- Origin: San Francisco, California, U.S.
- Genres: Thrashcore; bandana thrash;
- Years active: 1998–2003
- Labels: Lengua Armada Discos; 625 Thrashcore;
- Past members: Devon Morf; Robert Collins; Craig Billmeier; Max Ward;

= What Happens Next? (band) =

American thrashcore band

What Happens Next? was an American thrashcore band from the San Francisco Bay Area, California. They were known for their DIY ethic, anticonsumerism and worldwide unity, as well as energetic performances.

== Band members ==
=== Final line-up ===
- Devon Morf – vocals
- Robert Collins – bass
- Craig Billmeier – guitar
- Max Ward – drums

== Discography ==
=== Albums ===

| Title | Format | Release date | Notes |
|---|---|---|---|
| WHN? | 7 inch | December 1998 |  |
| Hollow Victory | 10 inch | April 1999 | Comes with a large fold-out insert |
| Old Stuff From The Old School | Cassette | December 1999 | The First Year; Intended to be a dubbed cassette passed throughout Asia and Eastern Europe |
| The First Year | CD | January 2000 | Contains the first 7in, the "Hollow Victory" 10 inch, some comp tracks, a live show, and a 12-page booklet.
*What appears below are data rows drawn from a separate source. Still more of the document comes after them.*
<file path="config.mk">
export PLATFORM = sky130hd
export DESIGN_NAME = lapdm_link_layer_engine_core_flat
export DESIGN_NICKNAME = d
export VERILOG_FILES = /design/src/hw/rtl/lle_pkg.sv /design/src/hw/rtl/lle_stream_if.sv /design/src/hw/rtl/lle_ctrl.sv /design/src/hw/rtl/lle_dp.sv /design/src/hw/rtl/lapdm_link_layer_engine_core.sv /design/src/flat_wrapper.sv
export SDC_FILE = /design/constraint.sdc
export NUM_CORES = 1
export LEC_CHECK = 0
export ABC_CLOCK_PERIOD_IN_PS = 13700
export BUFFER_PORTS_ARGS = -buffer_cell sky130_fd_sc_hd__buf_4
export CAP_MARGIN = 20
export CORE_MARGIN = 1.5
export CORE_UTILIZATION = 43
export CTS_CLUSTER_DIAMETER = 40
export DETAILED_ROUTE_END_ITERATION = 12
export MAX_ROUTING_LAYER = met4
export PLACE_DENSITY = 0.63
export SKIP_LAST_GASP = 1
export SLEW_MARGIN = 30
export SYNTH_ARGS = -nofsm -noshare
export SYNTH_HDL_FRONTEND = slang
export SYNTH_HIERARCHICAL = 1
export SYNTH_SLANG_ARGS = --single-unit
export TNS_END_PERCENT = 10
</file>
<file path="constraint.sdc">
create_clock -name i_clk -period 13.7 [get_ports i_clk]
set_input_delay 1.37 -clock i_clk [delete_from_list [all_inputs] [get_ports i_clk]]
set_output_delay 1.37 -clock i_clk [all_outputs]
set_load 0.1 [all_outputs]
</file>
<file path="src/hw/rtl/lle_pkg.sv">
package lle_pkg;

    // request codes
    localparam logic [2:0] REQ_UPLINK  = 3'd0;
    localparam logic [2:0] REQ_UA      = 3'd1;
    localparam logic [2:0] REQ_SABM    = 3'd2;
    localparam logic [2:0] REQ_RR      = 3'd3;
    localparam logic [2:0] REQ_PAYLOAD = 3'd4;

    // uplink report codes
    localparam logic [2:0] CODE_IGNORED   = 3'd0;
    localparam logic [2:0] CODE_EST_IND   = 3'd1;
    localparam logic [2:0] CODE_EST_CONF  = 3'd2;
    localparam logic [2:0] CODE_INFO_IND  = 3'd3;
    localparam logic [2:0] CODE_DL_ACK    = 3'd4;

    // link flag bit positions
    localparam int FLAG_EST   = 0;
    localparam int FLAG_AWAIT = 1;
    localparam int FLAG_SEG   = 2;
    localparam int FLAG_ACK   = 3;

    // frame octets
    localparam logic [7:0] PAD_BYTE  = 8'h2b;
    localparam logic [7:0] CTL_UA    = 8'h73;
    localparam logic [7:0] CTL_SABM  = 8'h3f;
    localparam logic [7:0] SABM_MASK = 8'hef;
    localparam logic [7:0] SABM_CODE = 8'h2f;
    localparam logic [7:0] LEN_EMPTY = 8'h01;
    localparam logic [3:0] RR_CODE   = 4'h1;

    // frame source for bytes past the header
    localparam logic [1:0] SRC_NONE    = 2'd0;
    localparam logic [1:0] SRC_LAYER3  = 2'd1;
    localparam logic [1:0] SRC_PAYLOAD = 2'd2;

    typedef enum logic [1:0] {
        ST_IDLE,
        ST_JUDGE,
        ST_REPORT,
        ST_FRAME
    } t_state;

    typedef struct packed {
        logic [2:0] req_type;
        logic [2:0] link_sapi;
        logic [7:0] data_byte;
        logic       byte_present;
        logic       last_byte;
        logic       more_segments;
    } t_in_word;

    typedef struct packed {
        logic       is_downlink_frame;
        logic [2:0] uplink_code;
        logic [7:0] out_byte;
        logic       out_byte_valid;
        logic [2:0] out_sapi;
        logic       out_more_data;
        logic       out_acknowledged;
        logic [5:0] out_layer3_length;
        logic       out_last;
    } t_out_word;

    typedef struct packed {
        logic       accept;
        logic       judge;
        logic       load;
        logic       report;
        logic [5:0] idx;
    } t_dp_cmd;

    typedef struct packed {
        logic go_judge;
        logic go_frame;
        logic out_free;
        logic item_last;
    } t_dp_stat;

endpackage

</file>
<file path="src/hw/rtl/lle_stream_if.sv">
interface lle_stream_if #(
    parameter type T_WORD = logic
);
    logic  valid;
    logic  ready;
    T_WORD data;

    modport source (output valid, output data, input ready);
    modport sink   (input valid, input data, output ready);
endinterface

</file>
<file path="src/hw/rtl/lle_ctrl.sv">
module lle_ctrl (
    input  logic              i_clk,
    input  logic              i_rst_n,
    input  logic              i_in_valid,
    output logic              o_in_ready,
    input  lle_pkg::t_dp_stat i_stat,
    output lle_pkg::t_dp_cmd  o_cmd
);
    lle_pkg::t_state r_state, n_state;
    logic [5:0]      r_idx, n_idx;

    // state register
    always_ff @(posedge i_clk) begin
        if (!i_rst_n) begin
            r_state <= lle_pkg::ST_IDLE;
            r_idx   <= '0;
        end else begin
            r_state <= n_state;
            r_idx   <= n_idx;
        end
    end

    // next state and commands
    always_comb begin
        n_state      = r_state;
        n_idx        = r_idx;
        o_in_ready   = 1'b0;
        o_cmd        = '0;
        o_cmd.idx    = r_idx;
        case (r_state)
            lle_pkg::ST_IDLE: begin
                o_in_ready = 1'b1;
                n_idx      = '0;
                if (i_in_valid) begin
                    o_cmd.accept = 1'b1;
                    if (i_stat.go_judge) n_state = lle_pkg::ST_JUDGE;
                    else if (i_stat.go_frame) n_state = lle_pkg::ST_FRAME;
                end
            end
            lle_pkg::ST_JUDGE: begin
                o_cmd.judge = 1'b1;
                n_state     = lle_pkg::ST_REPORT;
            end
            lle_pkg::ST_REPORT: begin
                o_cmd.report = 1'b1;
                if (i_stat.out_free) begin
                    o_cmd.load = 1'b1;
                    n_idx      = r_idx + 6'd1;
                    if (i_stat.item_last) n_state = lle_pkg::ST_IDLE;
                end
            end
            lle_pkg::ST_FRAME: begin
                if (i_stat.out_free) begin
                    o_cmd.load = 1'b1;
                    n_idx      = r_idx + 6'd1;
                    if (i_stat.item_last) n_state = lle_pkg::ST_IDLE;
                end
            end
            default: n_state = lle_pkg::ST_IDLE;
        endcase
    end
endmodule

</file>
<file path="src/hw/rtl/lle_dp.sv">
module lle_dp #(
    parameter int LINKS       = 4,
    parameter int MAX_INFO    = 20,
    parameter int FRAME_BYTES = 23
) (
    input  logic               i_clk,
    input  logic               i_rst_n,
    input  lle_pkg::t_in_word  i_word,
    input  logic               i_out_ready,
    output lle_pkg::t_out_word o_word,
    output logic               o_out_valid,
    input  lle_pkg::t_dp_cmd   i_cmd,
    output lle_pkg::t_dp_stat  o_stat
);
    localparam int LW  = (LINKS > 1) ? $clog2(LINKS) : 1;
    localparam int UW  = $clog2(FRAME_BYTES);
    localparam int CW  = $clog2(FRAME_BYTES + 1);
    localparam int IW  = (MAX_INFO > 1) ? $clog2(MAX_INFO) : 1;
    localparam int PCW = $clog2(MAX_INFO + 2);
    localparam logic [7:0] ROOM = 8'(FRAME_BYTES - 3);
    localparam logic [7:0] MAXI = 8'(MAX_INFO);
    localparam logic [7:0] NLNK = 8'(LINKS);

    // stores
    logic [7:0]     r_up [FRAME_BYTES];
    logic [CW-1:0]  r_up_cnt;
    logic [7:0]     r_pay [MAX_INFO];
    logic [PCW-1:0] r_pay_cnt;
    logic [7:0]     r_l3 [MAX_INFO];
    logic [5:0]     r_l3_len;
    logic [2:0]     r_cur;
    logic           r_more;
    logic           r_acked;
    logic [2:0]     r_send [LINKS];
    logic [2:0]     r_recv [LINKS];
    logic [2:0]     r_pend [LINKS];
    logic [3:0]     r_flags [LINKS];

    // report and frame context
    logic [2:0]     r_rep_code;
    logic [5:0]     r_rep_n;
    logic [7:0]     r_h0, r_h1, r_h2;
    logic [1:0]     r_src;
    logic [5:0]     r_fn;

    logic               r_out_valid;
    lle_pkg::t_out_word r_out, n_out;

    // uplink judgement
    logic [7:0]    f0, f1, f2;
    logic [2:0]    j_sapi;
    logic [LW-1:0] j_idx;
    logic [5:0]    j_ilen;
    logic [7:0]    j_len8, j_need8;
    logic          j_len_ok, j_sapi_ok;
    logic [3:0]    j_flags;
    logic [2:0]    j_recv, j_pend;
    logic          j_rr, j_info, j_ack, j_took;
    logic [2:0]    j_code;
    logic          j_link;

    always_comb begin
        f0       = r_up[0];
        f1       = r_up[1];
        f2       = r_up[2];
        j_sapi   = f0[4:2];
        j_idx    = j_sapi[LW-1:0];
        j_ilen   = f2[7:2];
        j_len8   = 8'(r_up_cnt);
        j_need8  = 8'(j_ilen) + 8'd3;
        j_len_ok = (8'(j_ilen) <= MAXI) && (j_len8 >= j_need8);
        j_sapi_ok = 8'(j_sapi) < NLNK;
        j_flags  = j_sapi_ok ? r_flags[j_idx] : 4'd0;
        j_recv   = j_sapi_ok ? r_recv[j_idx] : 3'd0;
        j_pend   = j_sapi_ok ? r_pend[j_idx] : 3'd0;
        j_rr     = (f1[3:0] == lle_pkg::RR_CODE) && (f2 == lle_pkg::LEN_EMPTY);
        j_info   = !f1[0] && !f2[1] && j_len_ok;
        j_ack    = j_flags[lle_pkg::FLAG_ACK] && (f1[7:5] == j_pend);
        j_took   = 1'b0;
        j_link   = 1'b0;
        j_code   = lle_pkg::CODE_IGNORED;
        if ((j_len8 >= 8'd3) && f0[0] && f2[0] && j_sapi_ok) begin
            if ((f1 & lle_pkg::SABM_MASK) == lle_pkg::SABM_CODE) begin
                if (!f2[1] && (j_ilen != 6'd0) && j_len_ok && (j_sapi == 3'd0))
                    j_code = lle_pkg::CODE_EST_IND;
            end else if ((f1 == lle_pkg::CTL_UA) && (f2 == lle_pkg::LEN_EMPTY) &&
                         j_flags[lle_pkg::FLAG_AWAIT]) begin
                j_code = lle_pkg::CODE_EST_CONF;
            end else if (j_flags[lle_pkg::FLAG_EST] && (j_rr || j_info)) begin
                j_link = 1'b1;
                j_took = j_info && (f1[3:1] == j_recv);
                if (j_took) j_code = lle_pkg::CODE_INFO_IND;
                else if (j_ack) j_code = lle_pkg::CODE_DL_ACK;
            end
        end
    end

    // build request decode
    logic [2:0]     b_sapi;
    logic [LW-1:0]  b_idx;
    logic           b_sapi_ok;
    logic [3:0]     b_flags;
    logic [2:0]     b_send, b_recv;
    logic [PCW-1:0] b_pc;
    logic           b_store;
    logic           b_i_ok;
    logic [7:0]     b_ua_n;
    logic [7:0]     b_i_n;

    always_comb begin
        b_sapi    = i_word.link_sapi;
        b_idx     = b_sapi[LW-1:0];
        b_sapi_ok = 8'(b_sapi) < NLNK;
        b_flags   = b_sapi_ok ? r_flags[b_idx] : 4'd0;
        b_send    = b_sapi_ok ? r_send[b_idx] : 3'd0;
        b_recv    = b_sapi_ok ? r_recv[b_idx] : 3'd0;
        b_store   = i_word.byte_present && (8'(r_pay_cnt) <= MAXI);
        b_pc      = b_store ? r_pay_cnt + PCW'(1) : r_pay_cnt;
        b_i_ok    = b_sapi_ok && b_flags[lle_pkg::FLAG_EST] &&
                    !b_flags[lle_pkg::FLAG_ACK] && (8'(b_pc) <= MAXI);
        b_ua_n    = (8'(r_l3_len) < ROOM) ? 8'(r_l3_len) : ROOM;
        b_i_n     = (8'(b_pc) < ROOM) ? 8'(b_pc) : ROOM;
    end

    // status to controller
    logic [5:0] off;
    logic       rep_data;

    always_comb begin
        o_stat.go_judge = (i_word.req_type == lle_pkg::REQ_UPLINK) && i_word.last_byte;
        o_stat.go_frame = (i_word.req_type == lle_pkg::REQ_UA) ||
                          (i_word.req_type == lle_pkg::REQ_SABM) ||
                          (i_word.req_type == lle_pkg::REQ_RR) ||
                          ((i_word.req_type == lle_pkg::REQ_PAYLOAD) && i_word.last_byte);
        o_stat.out_free = !r_out_valid || i_out_ready;
        rep_data        = r_rep_n != 6'd0;
        if (i_cmd.report)
            o_stat.item_last = !rep_data || ((7'(i_cmd.idx) + 7'd1) == 7'(r_rep_n));
        else
            o_stat.item_last = i_cmd.idx == 6'(FRAME_BYTES - 1);
        off = i_cmd.idx - 6'd3;
    end

    // next result word
    always_comb begin
        n_out                   = '0;
        n_out.out_sapi          = r_cur;
        n_out.out_more_data     = r_more;
        n_out.out_acknowledged  = r_acked;
        n_out.out_layer3_length = r_l3_len;
        n_out.out_last          = o_stat.item_last;
        if (i_cmd.report) begin
            n_out.uplink_code    = r_rep_code;
            n_out.out_byte_valid = rep_data;
            n_out.out_byte       = rep_data ? r_up[UW'(i_cmd.idx + 6'd3)] : 8'd0;
        end else begin
            n_out.is_downlink_frame = 1'b1;
            n_out.out_byte_valid    = 1'b1;
            if (i_cmd.idx == 6'd0) n_out.out_byte = r_h0;
            else if (i_cmd.idx == 6'd1) n_out.out_byte = r_h1;
            else if (i_cmd.idx == 6'd2) n_out.out_byte = r_h2;
            else if (off < r_fn) begin
                if (r_src == lle_pkg::SRC_LAYER3) n_out.out_byte = r_l3[off[IW-1:0]];
                else if (r_src == lle_pkg::SRC_PAYLOAD) n_out.out_byte = r_pay[off[IW-1:0]];
                else n_out.out_byte = lle_pkg::PAD_BYTE;
            end else n_out.out_byte = lle_pkg::PAD_BYTE;
        end
    end

    // output register
    always_ff @(posedge i_clk) begin
        if (!i_rst_n) r_out_valid <= 1'b0;
        else if (i_cmd.load) r_out_valid <= 1'b1;
        else if (i_out_ready) r_out_valid <= 1'b0;
        if (i_cmd.load) r_out <= n_out;
    end

    assign o_word      = r_out;
    assign o_out_valid = r_out_valid;

    // byte stores, no reset
    always_ff @(posedge i_clk) begin
        if (i_cmd.accept && (i_word.req_type == lle_pkg::REQ_UPLINK) &&
            i_word.byte_present && (r_up_cnt < CW'(FRAME_BYTES)))
            r_up[r_up_cnt[UW-1:0]] <= i_word.data_byte;
        if (i_cmd.accept && (i_word.req_type == lle_pkg::REQ_PAYLOAD) && b_store &&
            (8'(r_pay_cnt) < MAXI))
            r_pay[r_pay_cnt[IW-1:0]] <= i_word.data_byte;
        if (i_cmd.load && i_cmd.report && rep_data)
            r_l3[i_cmd.idx[IW-1:0]] <= r_up[UW'(i_cmd.idx + 6'd3)];
    end

    // frame header and report capture
    always_ff @(posedge i_clk) begin
        if (i_cmd.accept) begin
            r_h0  <= lle_pkg::PAD_BYTE;
            r_h1  <= lle_pkg::PAD_BYTE;
            r_h2  <= lle_pkg::PAD_BYTE;
            r_src <= lle_pkg::SRC_NONE;
            r_fn  <= 6'd0;
            case (i_word.req_type)
                lle_pkg::REQ_UA: begin
                    r_h0  <= {3'd0, r_cur, 2'b01};
                    r_h1  <= lle_pkg::CTL_UA;
                    r_h2  <= {r_l3_len, 2'b01};
                    r_src <= lle_pkg::SRC_LAYER3;
                    r_fn  <= b_ua_n[5:0];
                end
                lle_pkg::REQ_SABM: begin
                    if (b_sapi_ok) begin
                        r_h0 <= {3'd0, b_sapi, 2'b11};
                        r_h1 <= lle_pkg::CTL_SABM;
                        r_h2 <= lle_pkg::LEN_EMPTY;
                    end
                end
                lle_pkg::REQ_RR: begin
                    if (b_sapi_ok && b_flags[lle_pkg::FLAG_EST]) begin
                        r_h0 <= {3'd0, b_sapi, 2'b01};
                        r_h1 <= {b_recv, 5'b00001};
                        r_h2 <= lle_pkg::LEN_EMPTY;
                    end
                end
                lle_pkg::REQ_PAYLOAD: begin
                    if (b_i_ok) begin
                        r_h0  <= {3'd0, b_sapi, 2'b11};
                        r_h1  <= {b_recv, 1'b0, b_send, 1'b0};
                        r_h2  <= {6'(b_pc), i_word.more_segments, 1'b1};
                        r_src <= lle_pkg::SRC_PAYLOAD;
                        r_fn  <= b_i_n[5:0];
                    end
                end
                default: r_src <= lle_pkg::SRC_NONE;
            endcase
        end
        if (i_cmd.judge) begin
            r_rep_code <= j_code;
            r_rep_n    <= ((j_code == lle_pkg::CODE_EST_IND) ||
                           (j_code == lle_pkg::CODE_INFO_IND)) ? j_ilen : 6'd0;
        end
    end

    // link state
    always_ff @(posedge i_clk) begin
        if (!i_rst_n) begin
            r_up_cnt  <= '0;
            r_pay_cnt <= '0;
            r_l3_len  <= '0;
            r_cur     <= '0;
            r_more    <= 1'b0;
            r_acked   <= 1'b0;
            for (int s = 0; s < LINKS; s++) begin
                r_send[s]  <= '0;
                r_recv[s]  <= '0;
                r_pend[s]  <= '0;
                r_flags[s] <= '0;
            end
        end else begin
            if (i_cmd.accept) begin
                case (i_word.req_type)
                    lle_pkg::REQ_UPLINK: begin
                        if (i_word.byte_present && (r_up_cnt < CW'(FRAME_BYTES)))
                            r_up_cnt <= r_up_cnt + CW'(1);
                    end
                    lle_pkg::REQ_UA: begin
                        if (8'(r_cur) < NLNK) begin
                            r_flags[r_cur[LW-1:0]][lle_pkg::FLAG_EST] <= 1'b1;
                            r_flags[r_cur[LW-1:0]][lle_pkg::FLAG_SEG] <= 1'b0;
                            r_flags[r_cur[LW-1:0]][lle_pkg::FLAG_ACK] <= 1'b0;
                        end
                    end
                    lle_pkg::REQ_SABM: begin
                        if (b_sapi_ok) begin
                            r_send[b_idx]  <= '0;
                            r_recv[b_idx]  <= '0;
                            r_pend[b_idx]  <= '0;
                            r_flags[b_idx] <= 4'(1 << lle_pkg::FLAG_AWAIT);
                        end
                    end
                    lle_pkg::REQ_PAYLOAD: begin
                        r_pay_cnt <= i_word.last_byte ? '0 : b_pc;
                        if (i_word.last_byte && b_i_ok) begin
                            r_send[b_idx] <= b_send + 3'd1;
                            r_pend[b_idx] <= b_send + 3'd1;
                            r_flags[b_idx][lle_pkg::FLAG_SEG] <= i_word.more_segments;
                            r_flags[b_idx][lle_pkg::FLAG_ACK] <= 1'b1;
                        end
                    end
                    default: r_cur <= r_cur;
                endcase
            end
            if (i_cmd.judge) begin
                r_up_cnt <= '0;
                r_acked  <= j_link && j_ack;
                case (j_code)
                    lle_pkg::CODE_EST_IND: begin
                        r_cur          <= j_sapi;
                        r_l3_len       <= j_ilen;
                        r_more         <= 1'b0;
                        r_send[j_idx]  <= '0;
                        r_recv[j_idx]  <= '0;
                        r_pend[j_idx]  <= '0;
                        r_flags[j_idx] <= '0;
                    end
                    lle_pkg::CODE_EST_CONF: begin
                        r_cur <= j_sapi;
                        r_flags[j_idx][lle_pkg::FLAG_EST]   <= 1'b1;
                        r_flags[j_idx][lle_pkg::FLAG_AWAIT] <= 1'b0;
                    end
                    default: begin
                        if (j_took) begin
                            r_cur         <= j_sapi;
                            r_l3_len      <= j_ilen;
                            r_more        <= f2[1];
                            r_recv[j_idx] <= j_recv + 3'd1;
                        end
                        if (j_link && j_ack) begin
                            r_cur <= j_sapi;
                            r_flags[j_idx][lle_pkg::FLAG_ACK] <= 1'b0;
                        end
                    end
                endcase
            end
        end
    end
endmodule

</file>
<file path="src/hw/rtl/lapdm_link_layer_engine_core.sv">
// Channel   Dir  Word               Accepted when
// i_in      in   lle_pkg::t_in_word  i_in.valid && i_in.ready
// o_out     out  lle_pkg::t_out_word o_out.valid && o_out.ready
//
// Stored bytes (uplink bytes and payload bytes not marked last) are taken in the idle state.
// An uplink frame end passes through a judge state, then gives 1 to MAX_INFO report words.
// A build request emits FRAME_BYTES words, one per cycle while o_out is ready.
// Input is held off while a report or frame is being emitted; the output
// register lets the last word wait while the next input word is taken.
// Synchronous active-low reset clears all link state; no clearing pass.
module lapdm_link_layer_engine_core #(
    parameter int LINKS       = 4,
    parameter int MAX_INFO    = 20,
    parameter int FRAME_BYTES = 23
) (
    input  logic         i_clk,
    input  logic         i_rst_n,
    lle_stream_if.sink   i_in,
    lle_stream_if.source o_out
);
    lle_pkg::t_dp_cmd  cmd;
    lle_pkg::t_dp_stat stat;

    lle_ctrl u_ctrl (
        .i_clk      (i_clk),
        .i_rst_n    (i_rst_n),
        .i_in_valid (i_in.valid),
        .o_in_ready (i_in.ready),
        .i_stat     (stat),
        .o_cmd      (cmd)
    );

    lle_dp #(
        .LINKS       (LINKS),
        .MAX_INFO    (MAX_INFO),
        .FRAME_BYTES (FRAME_BYTES)
    ) u_dp (
        .i_clk       (i_clk),
        .i_rst_n     (i_rst_n),
        .i_word      (i_in.data),
        .i_out_ready (o_out.ready),
        .o_word      (o_out.data),
        .o_out_valid (o_out.valid),
        .i_cmd       (cmd),
        .o_stat      (stat)
    );
endmodule

</file>
<file path="src/flat_wrapper.sv">
// flat-port wrapper written by rule: the top's interface ports become plain ports
module lapdm_link_layer_engine_core_flat 
#(
    parameter int LINKS       = 4,
    parameter int MAX_INFO    = 20,
    parameter int FRAME_BYTES = 23
)
  (i_clk, i_rst_n, i_in_valid, i_in_data, i_in_ready, o_out_valid, o_out_data, o_out_ready);
  lle_stream_if #(.T_WORD(lle_pkg::t_in_word)) i_in_i ();
  lle_stream_if #(.T_WORD(lle_pkg::t_out_word)) o_out_i ();
  input  logic i_clk;
  input  logic i_rst_n;
  input wire logic [$bits(i_in_i.valid)-1:0] i_in_valid;
  input wire logic [$bits(i_in_i.data)-1:0] i_in_data;
  output wire logic [$bits(i_in_i.ready)-1:0] i_in_ready;
  output wire logic [$bits(o_out_i.valid)-1:0] o_out_valid;
  output wire logic [$bits(o_out_i.data)-1:0] o_out_data;
  input wire logic [$bits(o_out_i.ready)-1:0] o_out_ready;
  assign i_in_i.valid = i_in_valid;
  assign i_in_i.data = i_in_data;
  assign i_in_ready = i_in_i.ready;
  assign o_out_valid = o_out_i.valid;
  assign o_out_data = o_out_i.data;
  assign o_out_i.ready = o_out_ready;
  lapdm_link_layer_engine_core #(.LINKS(LINKS), .MAX_INFO(MAX_INFO), .FRAME_BYTES(FRAME_BYTES)) u_core (.i_clk(i_clk), .i_rst_n(i_rst_n), .i_in(i_in_i), .o_out(o_out_i));
endmodule
</file>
Cassette version was released in February 2001. |
| Brutiful Fearing | 6 inch | January 2000 |  |
| Standfast Armageddon Justice Fighter | CD/LP | August 2000 | LP contains poster, CD contains CD-ROM |
| Standfast 2000 | 7 inch | August 2000 | A compendium to the full-length, includes Deathside cover |
| Ahora Mas Que Nunca | 7 inch | October 2000 |  |
| The Second Year | CD | February 2001 | Brutiful Fearing, Ahora Mas Que Nunca, and the Standfast 2000 EP on CD |
| El Segundo Ano E Alguna Outra Caca | CD | February 2002 | For Brazil tour |
| Euro Trash | 7 inch | May 2003 |  |
| No Cash?... No Thrash! | 7 inch | May 2003 |  |

=== Splits and compilations ===
Splits

| With | Format | Release date |
|---|---|---|
| OvertHHHrow | CD | November 2000 |
| Life's Halt | LP/CD | June 2001 |

Compilation albums

| Title | With | Format |
|---|---|---|
| Abundante Ruido Subterraneo | ARZ, Mortero (both from Perú), WHN? and SxTxD | 4 way split CD |
| Thrash Revenge on Skull Island | Sacrelige BC, Abigail (from Japan), Violent Coercion (pre-Neurosis), WHN? and Conquest For Death (WHN? with Kiku from CHARM playing drums) | 7 inch on Wajlemac |
| Bandana Thrash Vol. 1 | Flash Gordon, Lie, Crucial Section | 7 inch flexi |
| Memories of Tomorrow | Life's Halt, No Justice, DIrty Dirt & the Dirts, Varsity and 12 others | LP/CD |
| Short, Fast + Loud Vol. 1 | 40 bands, 40 songs, 13 countries, and 100 pictures | CD |
| SK8 or Die | Life's Halt, Fistfull, No Reply, Dirty Dirt & the Dirts | 7 inch |
| Death to Hardcore, Death to Reagan | MDC, Crucial Unit, MCD-182, Total Fury and 15 more | LP |
| Dark Thoughts – A Tribute to C.O.C. | Municipal Waste, Holier Than Thou, Caustic Christ |  |

== Associated acts ==
- Conquest for Death (Morf, Collins, Billmeier)
- Spazz (Ward)
- Artimus Pyle (Collins)
- Love Songs (Billmeier)
- Your Mother (Billmeier)
- Fuckface (Collins)
- All You Can Eat (Morf, Billmeier)
- Colbom (Morf, Billmeier)
- High on Crime (Collins)
- Capitalist Casualties (Ward)
- Scholastic Deth (Ward)
- Boo!Hiss!Pfft! (Morf)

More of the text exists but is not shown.